WHAT YOU SHOULD DO:
Nothing outside the range is wanted. Repeat exactly the lines below from the one with "### old -> new" through the one with "if (reset) begin".

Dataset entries
————————

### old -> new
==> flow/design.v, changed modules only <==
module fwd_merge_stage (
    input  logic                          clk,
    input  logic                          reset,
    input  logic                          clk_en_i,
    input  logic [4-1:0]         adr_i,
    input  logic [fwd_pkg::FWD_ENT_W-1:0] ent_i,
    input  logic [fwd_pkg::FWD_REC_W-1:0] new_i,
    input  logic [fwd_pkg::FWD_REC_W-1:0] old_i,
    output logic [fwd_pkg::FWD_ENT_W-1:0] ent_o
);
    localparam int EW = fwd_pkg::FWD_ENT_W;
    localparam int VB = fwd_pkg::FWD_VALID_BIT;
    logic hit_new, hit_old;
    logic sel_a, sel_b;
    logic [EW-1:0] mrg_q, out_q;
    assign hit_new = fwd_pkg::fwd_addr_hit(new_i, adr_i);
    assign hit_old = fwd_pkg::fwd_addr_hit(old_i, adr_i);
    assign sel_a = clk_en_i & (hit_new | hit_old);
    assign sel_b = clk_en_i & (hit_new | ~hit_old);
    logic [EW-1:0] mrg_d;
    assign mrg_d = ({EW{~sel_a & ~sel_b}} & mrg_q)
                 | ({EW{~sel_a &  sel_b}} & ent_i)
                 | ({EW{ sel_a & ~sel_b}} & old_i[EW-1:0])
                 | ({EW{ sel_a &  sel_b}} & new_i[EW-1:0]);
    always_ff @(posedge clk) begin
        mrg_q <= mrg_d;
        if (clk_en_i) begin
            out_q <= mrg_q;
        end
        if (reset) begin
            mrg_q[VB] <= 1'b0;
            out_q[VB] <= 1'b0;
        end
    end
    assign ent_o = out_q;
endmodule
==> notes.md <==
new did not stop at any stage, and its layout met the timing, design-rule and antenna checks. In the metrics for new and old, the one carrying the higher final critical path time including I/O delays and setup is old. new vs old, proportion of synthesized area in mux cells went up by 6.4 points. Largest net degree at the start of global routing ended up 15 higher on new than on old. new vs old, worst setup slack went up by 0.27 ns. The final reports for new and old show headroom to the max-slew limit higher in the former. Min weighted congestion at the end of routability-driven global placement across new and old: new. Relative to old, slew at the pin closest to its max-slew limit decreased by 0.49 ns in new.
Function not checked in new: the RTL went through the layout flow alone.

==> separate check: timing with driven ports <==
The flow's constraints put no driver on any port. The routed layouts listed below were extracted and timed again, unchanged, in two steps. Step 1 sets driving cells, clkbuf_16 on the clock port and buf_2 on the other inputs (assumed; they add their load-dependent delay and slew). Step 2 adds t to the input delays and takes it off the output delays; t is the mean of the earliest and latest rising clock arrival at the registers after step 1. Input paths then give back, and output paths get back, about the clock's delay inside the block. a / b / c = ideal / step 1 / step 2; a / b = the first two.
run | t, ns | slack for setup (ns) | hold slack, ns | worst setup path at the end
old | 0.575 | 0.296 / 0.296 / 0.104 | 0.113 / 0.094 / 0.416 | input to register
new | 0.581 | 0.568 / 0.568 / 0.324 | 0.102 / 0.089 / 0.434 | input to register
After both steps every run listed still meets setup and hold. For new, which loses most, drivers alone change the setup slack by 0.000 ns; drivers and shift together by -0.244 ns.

————————

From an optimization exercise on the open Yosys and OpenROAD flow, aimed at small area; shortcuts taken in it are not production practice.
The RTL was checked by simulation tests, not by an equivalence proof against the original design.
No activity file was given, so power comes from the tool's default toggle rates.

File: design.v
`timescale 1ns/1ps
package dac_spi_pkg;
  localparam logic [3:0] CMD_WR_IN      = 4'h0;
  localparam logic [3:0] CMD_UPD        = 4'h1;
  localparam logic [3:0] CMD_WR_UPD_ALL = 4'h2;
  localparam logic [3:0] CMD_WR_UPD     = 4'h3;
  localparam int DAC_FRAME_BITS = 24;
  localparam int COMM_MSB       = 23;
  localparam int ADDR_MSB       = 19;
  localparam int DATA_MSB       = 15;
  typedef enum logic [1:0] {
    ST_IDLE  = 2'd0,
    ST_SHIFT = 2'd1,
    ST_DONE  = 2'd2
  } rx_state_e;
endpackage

————————

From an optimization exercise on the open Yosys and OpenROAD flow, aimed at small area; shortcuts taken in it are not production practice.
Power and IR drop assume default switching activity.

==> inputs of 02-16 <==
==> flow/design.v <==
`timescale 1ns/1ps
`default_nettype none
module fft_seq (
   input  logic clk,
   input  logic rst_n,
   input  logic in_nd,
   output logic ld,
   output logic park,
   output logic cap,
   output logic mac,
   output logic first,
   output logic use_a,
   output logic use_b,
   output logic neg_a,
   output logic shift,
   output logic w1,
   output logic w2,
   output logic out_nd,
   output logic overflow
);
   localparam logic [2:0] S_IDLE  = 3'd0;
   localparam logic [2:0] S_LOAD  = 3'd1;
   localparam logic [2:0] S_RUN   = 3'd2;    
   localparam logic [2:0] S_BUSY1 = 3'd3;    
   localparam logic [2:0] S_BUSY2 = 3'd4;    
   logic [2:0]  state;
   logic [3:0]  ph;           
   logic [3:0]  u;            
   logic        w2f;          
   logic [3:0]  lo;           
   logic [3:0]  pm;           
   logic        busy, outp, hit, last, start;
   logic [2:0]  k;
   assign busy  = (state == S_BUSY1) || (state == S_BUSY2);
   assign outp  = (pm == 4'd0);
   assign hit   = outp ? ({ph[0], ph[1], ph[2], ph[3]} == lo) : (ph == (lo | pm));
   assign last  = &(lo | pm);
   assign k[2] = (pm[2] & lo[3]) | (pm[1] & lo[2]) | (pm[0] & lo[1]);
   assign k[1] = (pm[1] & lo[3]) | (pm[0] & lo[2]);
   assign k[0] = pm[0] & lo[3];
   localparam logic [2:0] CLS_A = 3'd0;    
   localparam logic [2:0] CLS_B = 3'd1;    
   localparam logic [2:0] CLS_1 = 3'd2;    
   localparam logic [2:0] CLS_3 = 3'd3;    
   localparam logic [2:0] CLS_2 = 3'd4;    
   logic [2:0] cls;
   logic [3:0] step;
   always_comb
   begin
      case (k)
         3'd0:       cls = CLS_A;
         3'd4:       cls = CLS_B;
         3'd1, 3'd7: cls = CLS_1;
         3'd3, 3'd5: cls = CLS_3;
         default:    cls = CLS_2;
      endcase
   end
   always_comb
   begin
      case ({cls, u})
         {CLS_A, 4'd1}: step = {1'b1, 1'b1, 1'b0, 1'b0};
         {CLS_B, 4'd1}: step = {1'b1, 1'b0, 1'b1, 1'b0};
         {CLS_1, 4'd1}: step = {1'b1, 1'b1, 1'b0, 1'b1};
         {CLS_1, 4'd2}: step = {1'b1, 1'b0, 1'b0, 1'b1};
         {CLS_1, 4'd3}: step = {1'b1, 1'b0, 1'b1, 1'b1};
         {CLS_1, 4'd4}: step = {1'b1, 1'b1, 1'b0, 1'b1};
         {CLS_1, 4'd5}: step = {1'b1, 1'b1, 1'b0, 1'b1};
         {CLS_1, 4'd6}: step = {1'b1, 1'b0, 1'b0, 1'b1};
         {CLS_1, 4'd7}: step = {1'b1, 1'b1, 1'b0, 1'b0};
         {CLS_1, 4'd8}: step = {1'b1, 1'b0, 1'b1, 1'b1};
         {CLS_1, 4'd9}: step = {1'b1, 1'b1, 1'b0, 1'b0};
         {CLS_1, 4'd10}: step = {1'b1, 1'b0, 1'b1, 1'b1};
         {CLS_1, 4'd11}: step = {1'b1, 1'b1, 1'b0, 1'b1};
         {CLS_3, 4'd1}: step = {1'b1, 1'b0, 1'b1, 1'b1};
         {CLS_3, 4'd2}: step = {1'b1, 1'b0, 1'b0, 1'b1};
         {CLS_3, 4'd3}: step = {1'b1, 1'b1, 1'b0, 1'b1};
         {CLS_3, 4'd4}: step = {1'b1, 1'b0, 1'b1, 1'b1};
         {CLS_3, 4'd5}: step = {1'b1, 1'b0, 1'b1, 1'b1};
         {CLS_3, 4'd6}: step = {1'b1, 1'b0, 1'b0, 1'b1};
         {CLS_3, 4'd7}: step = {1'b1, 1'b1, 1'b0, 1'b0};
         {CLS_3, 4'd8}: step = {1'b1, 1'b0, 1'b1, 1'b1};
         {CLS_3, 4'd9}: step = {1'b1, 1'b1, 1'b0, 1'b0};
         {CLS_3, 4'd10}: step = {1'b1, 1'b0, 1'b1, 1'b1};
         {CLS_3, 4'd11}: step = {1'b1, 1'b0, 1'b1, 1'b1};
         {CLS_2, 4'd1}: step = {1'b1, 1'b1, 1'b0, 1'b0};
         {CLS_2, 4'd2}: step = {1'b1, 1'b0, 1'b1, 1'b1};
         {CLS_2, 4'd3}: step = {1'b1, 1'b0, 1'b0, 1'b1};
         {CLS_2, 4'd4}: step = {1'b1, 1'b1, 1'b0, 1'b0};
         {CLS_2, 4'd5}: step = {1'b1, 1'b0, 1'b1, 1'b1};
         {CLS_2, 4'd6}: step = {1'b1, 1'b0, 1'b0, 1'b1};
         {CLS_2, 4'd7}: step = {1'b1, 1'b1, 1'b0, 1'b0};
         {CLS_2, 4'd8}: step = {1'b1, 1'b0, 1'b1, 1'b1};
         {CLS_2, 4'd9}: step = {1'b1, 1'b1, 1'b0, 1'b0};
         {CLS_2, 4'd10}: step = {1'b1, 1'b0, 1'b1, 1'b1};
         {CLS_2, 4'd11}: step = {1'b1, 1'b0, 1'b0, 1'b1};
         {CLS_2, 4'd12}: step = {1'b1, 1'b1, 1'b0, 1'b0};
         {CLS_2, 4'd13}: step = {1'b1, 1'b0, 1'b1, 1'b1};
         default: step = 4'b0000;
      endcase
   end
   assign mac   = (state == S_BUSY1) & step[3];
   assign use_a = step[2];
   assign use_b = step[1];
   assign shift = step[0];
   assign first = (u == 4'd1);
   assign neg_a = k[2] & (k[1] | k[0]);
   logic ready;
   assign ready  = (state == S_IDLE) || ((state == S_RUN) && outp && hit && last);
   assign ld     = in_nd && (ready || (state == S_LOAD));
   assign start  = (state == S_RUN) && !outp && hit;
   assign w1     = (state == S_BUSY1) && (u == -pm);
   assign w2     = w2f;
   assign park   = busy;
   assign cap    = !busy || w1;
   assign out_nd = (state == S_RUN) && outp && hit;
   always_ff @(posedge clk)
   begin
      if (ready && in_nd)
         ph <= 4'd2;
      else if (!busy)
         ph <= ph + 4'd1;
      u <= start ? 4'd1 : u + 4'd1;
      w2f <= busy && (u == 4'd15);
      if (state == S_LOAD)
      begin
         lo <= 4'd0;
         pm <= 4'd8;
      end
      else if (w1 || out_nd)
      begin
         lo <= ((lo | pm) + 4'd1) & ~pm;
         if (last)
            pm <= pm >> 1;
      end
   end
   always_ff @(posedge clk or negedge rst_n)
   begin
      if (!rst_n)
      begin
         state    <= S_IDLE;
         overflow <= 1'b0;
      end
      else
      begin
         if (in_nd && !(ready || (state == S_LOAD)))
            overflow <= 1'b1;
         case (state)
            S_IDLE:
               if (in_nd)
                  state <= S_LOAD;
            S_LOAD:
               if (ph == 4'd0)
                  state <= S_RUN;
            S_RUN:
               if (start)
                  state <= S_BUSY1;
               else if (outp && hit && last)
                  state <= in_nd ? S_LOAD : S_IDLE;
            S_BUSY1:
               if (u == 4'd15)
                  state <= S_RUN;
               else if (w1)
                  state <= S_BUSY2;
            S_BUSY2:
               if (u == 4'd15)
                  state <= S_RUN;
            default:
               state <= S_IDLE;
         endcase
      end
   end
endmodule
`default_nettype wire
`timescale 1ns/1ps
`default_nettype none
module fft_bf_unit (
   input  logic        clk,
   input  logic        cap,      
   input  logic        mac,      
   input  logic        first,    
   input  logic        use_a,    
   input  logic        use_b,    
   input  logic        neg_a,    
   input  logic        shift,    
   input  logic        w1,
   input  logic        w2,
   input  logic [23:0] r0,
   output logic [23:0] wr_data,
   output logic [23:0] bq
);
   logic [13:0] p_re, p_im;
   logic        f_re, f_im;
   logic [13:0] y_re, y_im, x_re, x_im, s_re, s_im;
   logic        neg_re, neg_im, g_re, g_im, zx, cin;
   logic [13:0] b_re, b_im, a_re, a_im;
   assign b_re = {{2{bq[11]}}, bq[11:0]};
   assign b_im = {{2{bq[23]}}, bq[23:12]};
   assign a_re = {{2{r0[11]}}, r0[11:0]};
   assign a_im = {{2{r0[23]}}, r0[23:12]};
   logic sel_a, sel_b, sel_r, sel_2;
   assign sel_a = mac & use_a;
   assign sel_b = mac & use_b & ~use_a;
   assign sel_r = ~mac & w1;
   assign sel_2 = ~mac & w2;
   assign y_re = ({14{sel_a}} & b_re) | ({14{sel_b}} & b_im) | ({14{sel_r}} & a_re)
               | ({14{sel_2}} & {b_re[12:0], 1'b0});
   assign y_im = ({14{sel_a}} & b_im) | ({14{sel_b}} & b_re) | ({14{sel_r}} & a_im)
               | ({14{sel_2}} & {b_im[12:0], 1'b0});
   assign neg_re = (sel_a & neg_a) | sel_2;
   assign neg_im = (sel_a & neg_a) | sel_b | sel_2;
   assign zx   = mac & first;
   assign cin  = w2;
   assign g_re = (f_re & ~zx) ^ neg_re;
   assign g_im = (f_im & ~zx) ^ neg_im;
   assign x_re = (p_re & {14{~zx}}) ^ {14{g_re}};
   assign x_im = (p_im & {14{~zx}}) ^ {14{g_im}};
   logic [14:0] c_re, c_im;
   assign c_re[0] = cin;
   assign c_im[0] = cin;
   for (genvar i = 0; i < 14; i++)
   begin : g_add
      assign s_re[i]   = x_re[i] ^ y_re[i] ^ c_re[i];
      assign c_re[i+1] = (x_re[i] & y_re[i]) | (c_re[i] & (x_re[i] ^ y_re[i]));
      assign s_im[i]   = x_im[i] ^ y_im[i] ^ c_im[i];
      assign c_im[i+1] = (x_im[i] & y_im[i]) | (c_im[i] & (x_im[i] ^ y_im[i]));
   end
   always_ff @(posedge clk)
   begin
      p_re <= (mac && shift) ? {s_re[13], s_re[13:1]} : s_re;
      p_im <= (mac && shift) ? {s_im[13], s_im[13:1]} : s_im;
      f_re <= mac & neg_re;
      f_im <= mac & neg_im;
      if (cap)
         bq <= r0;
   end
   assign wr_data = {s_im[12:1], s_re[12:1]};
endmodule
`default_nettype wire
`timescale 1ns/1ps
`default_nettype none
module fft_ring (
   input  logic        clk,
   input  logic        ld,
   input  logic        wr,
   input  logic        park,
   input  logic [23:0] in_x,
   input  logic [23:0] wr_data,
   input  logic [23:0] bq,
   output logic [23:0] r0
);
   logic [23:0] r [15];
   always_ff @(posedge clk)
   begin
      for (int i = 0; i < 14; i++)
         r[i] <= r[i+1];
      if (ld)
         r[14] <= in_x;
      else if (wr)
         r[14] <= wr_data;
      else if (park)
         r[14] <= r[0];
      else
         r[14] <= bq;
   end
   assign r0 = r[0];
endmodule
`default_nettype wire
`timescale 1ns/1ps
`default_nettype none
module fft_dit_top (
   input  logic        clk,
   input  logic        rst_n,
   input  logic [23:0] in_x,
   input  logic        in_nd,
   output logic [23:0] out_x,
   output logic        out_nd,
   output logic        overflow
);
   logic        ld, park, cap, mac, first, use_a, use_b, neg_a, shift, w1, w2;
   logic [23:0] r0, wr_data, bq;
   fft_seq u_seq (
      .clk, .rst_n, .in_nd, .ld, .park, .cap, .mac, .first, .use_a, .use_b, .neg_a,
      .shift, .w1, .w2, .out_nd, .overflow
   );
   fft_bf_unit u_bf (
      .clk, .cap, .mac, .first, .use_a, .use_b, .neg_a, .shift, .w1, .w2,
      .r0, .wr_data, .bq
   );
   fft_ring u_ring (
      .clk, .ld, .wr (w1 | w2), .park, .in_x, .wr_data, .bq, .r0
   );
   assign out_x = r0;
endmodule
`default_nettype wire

————————

ANSWER TO THE EXERCISE:
### old -> new
==> flow/design.v, changed modules only <==
module fwd_merge_stage (
    input  logic                          clk,
    input  logic                          reset,
    input  logic                          clk_en_i,
    input  logic [4-1:0]         adr_i,
    input  logic [fwd_pkg::FWD_ENT_W-1:0] ent_i,
    input  logic [fwd_pkg::FWD_REC_W-1:0] new_i,
    input  logic [fwd_pkg::FWD_REC_W-1:0] old_i,
    output logic [fwd_pkg::FWD_ENT_W-1:0] ent_o
);
    localparam int EW = fwd_pkg::FWD_ENT_W;
    localparam int VB = fwd_pkg::FWD_VALID_BIT;
    logic hit_new, hit_old;
    logic sel_a, sel_b;
    logic [EW-1:0] mrg_q, out_q;
    assign hit_new = fwd_pkg::fwd_addr_hit(new_i, adr_i);
    assign hit_old = fwd_pkg::fwd_addr_hit(old_i, adr_i);
    assign sel_a = clk_en_i & (hit_new | hit_old);
    assign sel_b = clk_en_i & (hit_new | ~hit_old);
    logic [EW-1:0] mrg_d;
    assign mrg_d = ({EW{~sel_a & ~sel_b}} & mrg_q)
                 | ({EW{~sel_a &  sel_b}} & ent_i)
                 | ({EW{ sel_a & ~sel_b}} & old_i[EW-1:0])
                 | ({EW{ sel_a &  sel_b}} & new_i[EW-1:0]);
    always_ff @(posedge clk) begin
        mrg_q <= mrg_d;
        if (clk_en_i) begin
            out_q <= mrg_q;
        end
        if (reset) begin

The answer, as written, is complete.